In December 2019, the UK’s financial regulators published a series of consultation papers outlining their proposed approach to achieving greater operational resilience. The proposals suggested that financial institutions will be required to map out the systems and processes that support business services in order to identify any potential vulnerabilities that would pose a risk to the stability of the UK financial system or the firm’s standing.

 

A mandate for change

Where cybersecurity used to be a classic back-office concern, it’s now a central part of digital strategies and a key pillar of both reputation and customer retention – financial legislation leaves no room for failure. All financial institutions need to ensure they have full visibility of their systems and can detect any potential threats.

The challenge for financial institutions is making the security tools they have purchased separately work together in tandem. Security teams buy a firewall, an email filter, threat intelligence feeds, antivirus software or enhanced endpoint protection, and whatever else they need individually. Each of them does a good job but they don’t talk to each other and valuable time is lost tending to individual systems that become a burden to run. At the same time, running multiple security systems is expensive. The more systems you have, the more highly skilled staff you need to manage them, and they’re few and far between.

 

Improving intelligence sharing across borders and communities

To reduce complexity and simplify decision making, financial organisations need to unify processes and technology to harness the security intelligence that comes from across their own security programmes and external sources to drive down risk.
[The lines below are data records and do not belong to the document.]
--- src/source/bank_pkg.sv ---
`default_nettype none

package bank_pkg;

  // --------------------------------------
  // Geometry
  // --------------------------------------
  localparam int NUM_SETS   = 16;
  localparam int NUM_WAYS   = 4;
  localparam int NUM_CH     = 4;
  localparam int WBUF_DEPTH = 16;
  localparam int DATA_W     = 128;
  localparam int TAG_W      = 23;

  // --------------------------------------
  // Vector types
  // --------------------------------------
  typedef logic [$clog2(NUM_CH)-1:0]   ch_id_t;
  typedef logic [31:4]                 line_addr_t;
  typedef logic [TAG_W-1:0]            tag_t;
  typedef logic [$clog2(NUM_SETS)-1:0] set_idx_t;
  typedef logic [$clog2(NUM_WAYS)-1:0] way_idx_t;
  // Set in the upper bits, then way, then the half select in bit 0
  typedef logic [6:0]                  set_way_off_t;
  typedef logic [7:0]                  wbuf_id_t;
  typedef logic [2:0]                  rob_num_t;
  typedef logic [DATA_W-1:0]           data_t;

  typedef enum logic [1:0] {
    OP_READ  = 2'd0,
    OP_WRITE = 2'd1
  } bank_op_e;

  // --------------------------------------
  // Link payloads
  // --------------------------------------
  typedef struct packed {
    ch_id_t     ch_id;
    bank_op_e   op;
    line_addr_t addr;
    wbuf_id_t   wbuf_id;
  } bank_req_t;

  typedef struct packed {
    ch_id_t       ch_id;
    bank_op_e     op;
    set_way_off_t set_way_off;
    wbuf_id_t     wbuf_id;
    logic         hit;
  } htu_isu_t;

  typedef struct packed {
    ch_id_t       ch_id;
    bank_op_e     op;
    set_way_off_t set_way_off;
    wbuf_id_t     wbuf_id;
    logic         hit;
    rob_num_t     rob_num;
  } isu_sc_t;

  typedef struct packed {
    ch_id_t   ch_id;
    rob_num_t rob_num;
    data_t    data;
  } bank_rsp_t;

  typedef struct packed {
    wbuf_id_t wbuf_id;
    data_t    data;
  } wbuf_fill_t;

endpackage

`default_nettype wire

--- src/source/bank_isu.sv ---
`timescale 1ns/100ps
`default_nettype none

module bank_isu import bank_pkg::*; (
  input  logic     clk_i,
  input  logic     rst_i,
  input  logic     htu_valid_i,
  output logic     htu_ready_o,
  input  htu_isu_t htu_i,
  output logic     sc_valid_o,
  input  logic     sc_ready_i,
  output isu_sc_t  sc_o
);

  // Two entries keep two requests in flight towards the controller
  isu_sc_t    fifo_q [2];
  logic       wr_ptr_q;
  logic       rd_ptr_q;
  logic [1:0] count_q;
  rob_num_t   rob_cnt_q [NUM_CH];
  isu_sc_t    new_entry;
  logic       push;
  logic       pop;

  assign htu_ready_o = (count_q != 2'd2);
  assign sc_valid_o  = (count_q != 2'd0);
  assign sc_o        = fifo_q[rd_ptr_q];

  assign push = htu_valid_i && htu_ready_o;
  assign pop  = sc_valid_o && sc_ready_i;

  // Stamp the item with the current order number of its channel
  always_comb begin
    new_entry.ch_id       = htu_i.ch_id;
    new_entry.op          = htu_i.op;
    new_entry.set_way_off = htu_i.set_way_off;
    new_entry.wbuf_id     = htu_i.wbuf_id;
    new_entry.hit         = htu_i.hit;
    new_entry.rob_num     = rob_cnt_q[htu_i.ch_id];
  end

  // --------------------------------------
  // Queue control and order counters
  // --------------------------------------
  always_ff @(posedge clk_i or posedge rst_i) begin
    if (rst_i) begin
      wr_ptr_q <= 1'b0;
      rd_ptr_q <= 1'b0;
      count_q  <= 2'd0;
      for (int c = 0; c < NUM_CH; c++) begin
        rob_cnt_q[c] <= '0;
      end
    end else begin
      if (push) begin
        wr_ptr_q                 <= !wr_ptr_q;
        rob_cnt_q[htu_i.ch_id]   <= rob_cnt_q[htu_i.ch_id] + rob_num_t'(1);
      end
      if (pop) begin
        rd_ptr_q <= !rd_ptr_q;
      end
      count_q <= count_q + {1'b0, push} - {1'b0, pop};
    end
  end

  always_ff @(posedge clk_i) begin
    if (push) begin
      fifo_q[wr_ptr_q] <= new_entry;
    end
  end

endmodule

`default_nettype wire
However, no financial institution can tackle the problem alone. Experienced threat actors using advanced techniques are constantly targeting the financial sector. The industry needs to come together as a whole to foster a sense of collaboration and data sharing.
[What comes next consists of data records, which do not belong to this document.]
==> src/source/glbl_pkg.sv <==
`default_nettype none

package glbl_pkg;

   //------------------------------------------------------------
   // Bus types
   //------------------------------------------------------------
   // Word address into the 32-entry register space
   typedef logic [4:0]  reg_addr_t;
   // One register word
   typedef logic [31:0] reg_data_t;
   // One enable per data byte
   typedef logic [3:0]  reg_be_t;
   // Interrupt request, mask and status
   typedef logic [31:0] intr_vec_t;

   //------------------------------------------------------------
   // Register address map
   //------------------------------------------------------------
   localparam reg_addr_t ADDR_CHIP_ID      = 5'd0;
   localparam reg_addr_t ADDR_RST_CTRL     = 5'd1;
   localparam reg_addr_t ADDR_CFG          = 5'd2;
   localparam reg_addr_t ADDR_INTR_MASK    = 5'd3;
   localparam reg_addr_t ADDR_INTR_STAT    = 5'd4;
   localparam reg_addr_t ADDR_MAILBOX      = 5'd5;
   // Scratch bank starts here, one word per register
   localparam reg_addr_t ADDR_SCRATCH_BASE = 5'd16;

   //------------------------------------------------------------
   // Fixed and reset values
   //------------------------------------------------------------
   // Manufacturer 16'h8268, two cores, chip 5, revision 01
   localparam reg_data_t CHIP_ID_VALUE      = 32'h8268_2501;
   // CPU core 0 out of reset after boot
   localparam reg_data_t RST_CTRL_BOOT_RUN  = 32'h0000_0103;
   // CPU held, CPU interface and QSPI released
   localparam reg_data_t RST_CTRL_BOOT_HOLD = 32'h0000_0003;
   // ASCII signature in scratch 0
   localparam reg_data_t SCRATCH0_RESET     = 32'h8273_8343;

   //------------------------------------------------------------
   // Field positions
   //------------------------------------------------------------
   // Reset control register
   localparam int RST_PERIPH_LSB     = 0;
   localparam int RST_PERIPH_MSB     = 6;
   localparam int RST_CPU_LSB        = 8;
   localparam int RST_CPU_MSB        = 9;

   // Configuration register
   localparam int CFG_USER_IRQ_LSB   = 0;
   localparam int CFG_USER_IRQ_MSB   = 2;
   localparam int CFG_SOFT_IRQ_BIT   = 3;
   localparam int CFG_RISCV_CTRL_LSB = 16;
   localparam int CFG_RISCV_CTRL_MSB = 31;

endpackage

`default_nettype wire
==> src/source/regbus_if.sv <==
`default_nettype none

// One accepted register access, front end to register side
interface regbus_if
   import glbl_pkg::*;
();

   // High for one cycle per access
   logic      accept;
   logic      wr;
   reg_addr_t addr;
   reg_data_t wdata;
   reg_be_t   be;

   // Bus front end drives the access
   modport front (output accept, wr, addr, wdata, be);

   // Register banks see the whole access
   modport regs (input accept, wr, addr, wdata, be);

   // Read side only needs the strobe and address
   modport rd (input accept, addr);

endinterface

`default_nettype wire

==> src/source/glbl_intr_stat.sv <==
`default_nettype none

module glbl_intr_stat
   import glbl_pkg::*;
(
   input  wire        mclk,
   input  wire        s_reset_n,
   regbus_if.regs     bus,
   // Packed hardware requests, level sampled each edge
   input  intr_vec_t  hw_intr,
   input  intr_vec_t  intr_mask,
   output intr_vec_t  irq_lines,
   output reg_data_t  stat_rdata
);

   intr_vec_t intr_stat;
   intr_vec_t clr_mask;
   logic      stat_wr;

   //------------------------------------------------------------
   // Write-one-to-clear
   //------------------------------------------------------------
   assign stat_wr = bus.accept & bus.wr & (bus.addr == ADDR_INTR_STAT);

   // Ones in enabled bytes select bits to clear
   always_comb begin
      clr_mask = '0;
      if (stat_wr) begin
         for (int b = 0; b < $bits(reg_be_t); b++) begin
            if (bus.be[b]) begin
               clr_mask[b*8 +: 8] = bus.wdata[b*8 +: 8];
            end
         end
      end
   end

   //------------------------------------------------------------
   // Status capture
   //------------------------------------------------------------
   always_ff @(posedge mclk or negedge s_reset_n) begin
      if (!s_reset_n) begin
         intr_stat <= '0;
      end else begin
         // New request wins over a clear in the same cycle
         intr_stat <= (intr_stat & ~clr_mask) | hw_intr;
      end
   end

   //------------------------------------------------------------
   // Outputs
   //------------------------------------------------------------
   // Masked lines to the CPU
   assign irq_lines  = intr_mask & intr_stat;

   // Status readable at its own address only
   assign stat_rdata = (bus.addr == ADDR_INTR_STAT) ? intr_stat : '0;

endmodule

`default_nettype wire

==> src/flat_wrapper.sv <==
// flat-port wrapper written by rule: the top's interface ports become plain ports
module glbl_intr_stat_flat import glbl_pkg::*;
  (mclk, s_reset_n, hw_intr, intr_mask, irq_lines, stat_rdata, bus_accept, bus_wr, bus_addr, bus_wdata, bus_be);
  regbus_if bus_i ();
  input  wire mclk;
  input  wire s_reset_n;
  input  intr_vec_t hw_intr;
  input  intr_vec_t intr_mask;
  output intr_vec_t irq_lines;
  output reg_data_t stat_rdata;
  input wire logic [$bits(bus_i.accept)-1:0] bus_accept;
  input wire logic [$bits(bus_i.wr)-1:0] bus_wr;
  input wire logic [$bits(bus_i.addr)-1:0] bus_addr;
  input wire logic [$bits(bus_i.wdata)-1:0] bus_wdata;
  input wire logic [$bits(bus_i.be)-1:0] bus_be;
  assign bus_i.accept = bus_accept;
  assign bus_i.wr = bus_wr;
  assign bus_i.addr = bus_addr;
  assign bus_i.wdata = bus_wdata;
  assign bus_i.be = bus_be;
  glbl_intr_stat u_core (.mclk(mclk), .s_reset_n(s_reset_n), .bus(bus_i), .hw_intr(hw_intr), .intr_mask(intr_mask), .irq_lines(irq_lines), .stat_rdata(stat_rdata));
endmodule
<file path="src/source/glbl_pkg.sv">
`default_nettype none

package glbl_pkg;

   //------------------------------------------------------------
   // Bus types
   //------------------------------------------------------------
   // Word address into the 32-entry register space
   typedef logic [4:0]  reg_addr_t;
   // One register word
   typedef logic [31:0] reg_data_t;
   // One enable per data byte
   typedef logic [3:0]  reg_be_t;
   // Interrupt request, mask and status
   typedef logic [31:0] intr_vec_t;

   //------------------------------------------------------------
   // Register address map
   //------------------------------------------------------------
   localparam reg_addr_t ADDR_CHIP_ID      = 5'd0;
   localparam reg_addr_t ADDR_RST_CTRL     = 5'd1;
   localparam reg_addr_t ADDR_CFG          = 5'd2;
   localparam reg_addr_t ADDR_INTR_MASK    = 5'd3;
   localparam reg_addr_t ADDR_INTR_STAT    = 5'd4;
   localparam reg_addr_t ADDR_MAILBOX      = 5'd5;
   // Scratch bank starts here, one word per register
   localparam reg_addr_t ADDR_SCRATCH_BASE = 5'd16;

   //------------------------------------------------------------
   // Fixed and reset values
   //------------------------------------------------------------
   // Manufacturer 16'h8268, two cores, chip 5, revision 01
   localparam reg_data_t CHIP_ID_VALUE      = 32'h8268_2501;
   // CPU core 0 out of reset after boot
   localparam reg_data_t RST_CTRL_BOOT_RUN  = 32'h0000_0103;
   // CPU held, CPU interface and QSPI released
   localparam reg_data_t RST_CTRL_BOOT_HOLD = 32'h0000_0003;
   // ASCII signature in scratch 0
   localparam reg_data_t SCRATCH0_RESET     = 32'h8273_8343;

   //------------------------------------------------------------
   // Field positions
   //------------------------------------------------------------
   // Reset control register
   localparam int RST_PERIPH_LSB     = 0;
   localparam int RST_PERIPH_MSB     = 6;
   localparam int RST_CPU_LSB        = 8;
   localparam int RST_CPU_MSB        = 9;

   // Configuration register
   localparam int CFG_USER_IRQ_LSB   = 0;
   localparam int CFG_USER_IRQ_MSB   = 2;
   localparam int CFG_SOFT_IRQ_BIT   = 3;
   localparam int CFG_RISCV_CTRL_LSB = 16;
   localparam int CFG_RISCV_CTRL_MSB = 31;

endpackage

`default_nettype wire
</file>
<file path="src/source/regbus_if.sv">
`default_nettype none

// One accepted register access, front end to register side
interface regbus_if
   import glbl_pkg::*;
();

   // High for one cycle per access
   logic      accept;
   logic      wr;
   reg_addr_t addr;
   reg_data_t wdata;
   reg_be_t   be;

   // Bus front end drives the access
   modport front (output accept, wr, addr, wdata, be);

   // Register banks see the whole access
   modport regs (input accept, wr, addr, wdata, be);

   // Read side only needs the strobe and address
   modport rd (input accept, addr);

endinterface

`default_nettype wire

</file>
<file path="src/source/glbl_read_resp.sv">
`default_nettype none

module glbl_read_resp
   import glbl_pkg::*;
(
   input  wire        mclk,
   input  wire        s_reset_n,
   regbus_if.rd       bus,
   // Bank words, zero when not addressed
   input  reg_data_t  ctrl_rdata,
   input  reg_data_t  stat_rdata,
   output reg_data_t  reg_rdata
);

   reg_data_t rd_word;

   //------------------------------------------------------------
   // Read select
   //------------------------------------------------------------
   // Chip ID is a constant, no storage
   // Unmapped addresses fall through as zero from both banks
   always_comb begin
      if (bus.addr == ADDR_CHIP_ID) begin
         rd_word = CHIP_ID_VALUE;
      end else begin
         rd_word = ctrl_rdata | stat_rdata;
      end
   end

   //------------------------------------------------------------
   // Read data register
   //------------------------------------------------------------
   // Loaded on the accept edge, valid with ack
   always_ff @(posedge mclk or negedge s_reset_n) begin
      if (!s_reset_n) begin
         reg_rdata <= '0;
      end else if (bus.accept) begin
         reg_rdata <= rd_word;
      end
   end

endmodule

`default_nettype wire

</file>
<file path="src/flat_wrapper.sv">
// flat-port wrapper written by rule: the top's interface ports become plain ports
module glbl_read_resp_flat import glbl_pkg::*;
  (mclk, s_reset_n, ctrl_rdata, stat_rdata, reg_rdata, bus_accept, bus_addr);
  regbus_if bus_i ();
  input  wire mclk;
  input  wire s_reset_n;
  input  reg_data_t ctrl_rdata;
  input  reg_data_t stat_rdata;
  output reg_data_t reg_rdata;
  input wire logic [$bits(bus_i.accept)-1:0] bus_accept;
  input wire logic [$bits(bus_i.addr)-1:0] bus_addr;
  assign bus_i.accept = bus_accept;
  assign bus_i.addr = bus_addr;
  glbl_read_resp u_core (.mclk(mclk), .s_reset_n(s_reset_n), .bus(bus_i), .ctrl_rdata(ctrl_rdata), .stat_rdata(stat_rdata), .reg_rdata(reg_rdata));
endmodule
</file>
In the same way that financial institutions have introduced open banking to deliver a fairer service to customers, the same needs to apply to security – all parts of the financial ecosystem need to unite and share information to learn from one another and succeed in the fight against adversaries that operate across borders.

By sharing alerts on cyber hazards and risk across financial institutions and with law enforcement, government agencies and other relevant authorities, it’s possible to build industry specific insights into cyber security threats and quickly pivot to gain more information on those specific threats and threat actors. By working together, a picture can be painted on threats coming from all manner of malicious activity, from malware to ransomware, to phishing and software vulnerabilities.

 

Breaking down barriers

Having the right intelligence is not enough to ensure that intelligence is turned into action. Breaking down information and process silos across security teams allows financial organisation to analyse and act on the most pertinent information. Everyone has access to the risk and threats that matter most, and orchestration and automation of response helps overwhelmed security teams prioritise response plans and improve efficiencies in their security programme.

Integrating internal security tools and technologies, while also connecting to external sources of intelligence, creates a single source of intelligence that feeds operations and enables organisations to direct action against the threats that matter most. The outcomes of those actions further feed intelligence, providing the ability to further refine the efficacy of the entire security lifecycle.

This approach provides a continuous feedback loop for the people, processes and technologies that make up the security programme. It allows financial institutions to keep up with threat actors that have consistently adapted their methods to profit at the expense of the financial industry. Something that won’t stop anytime soon.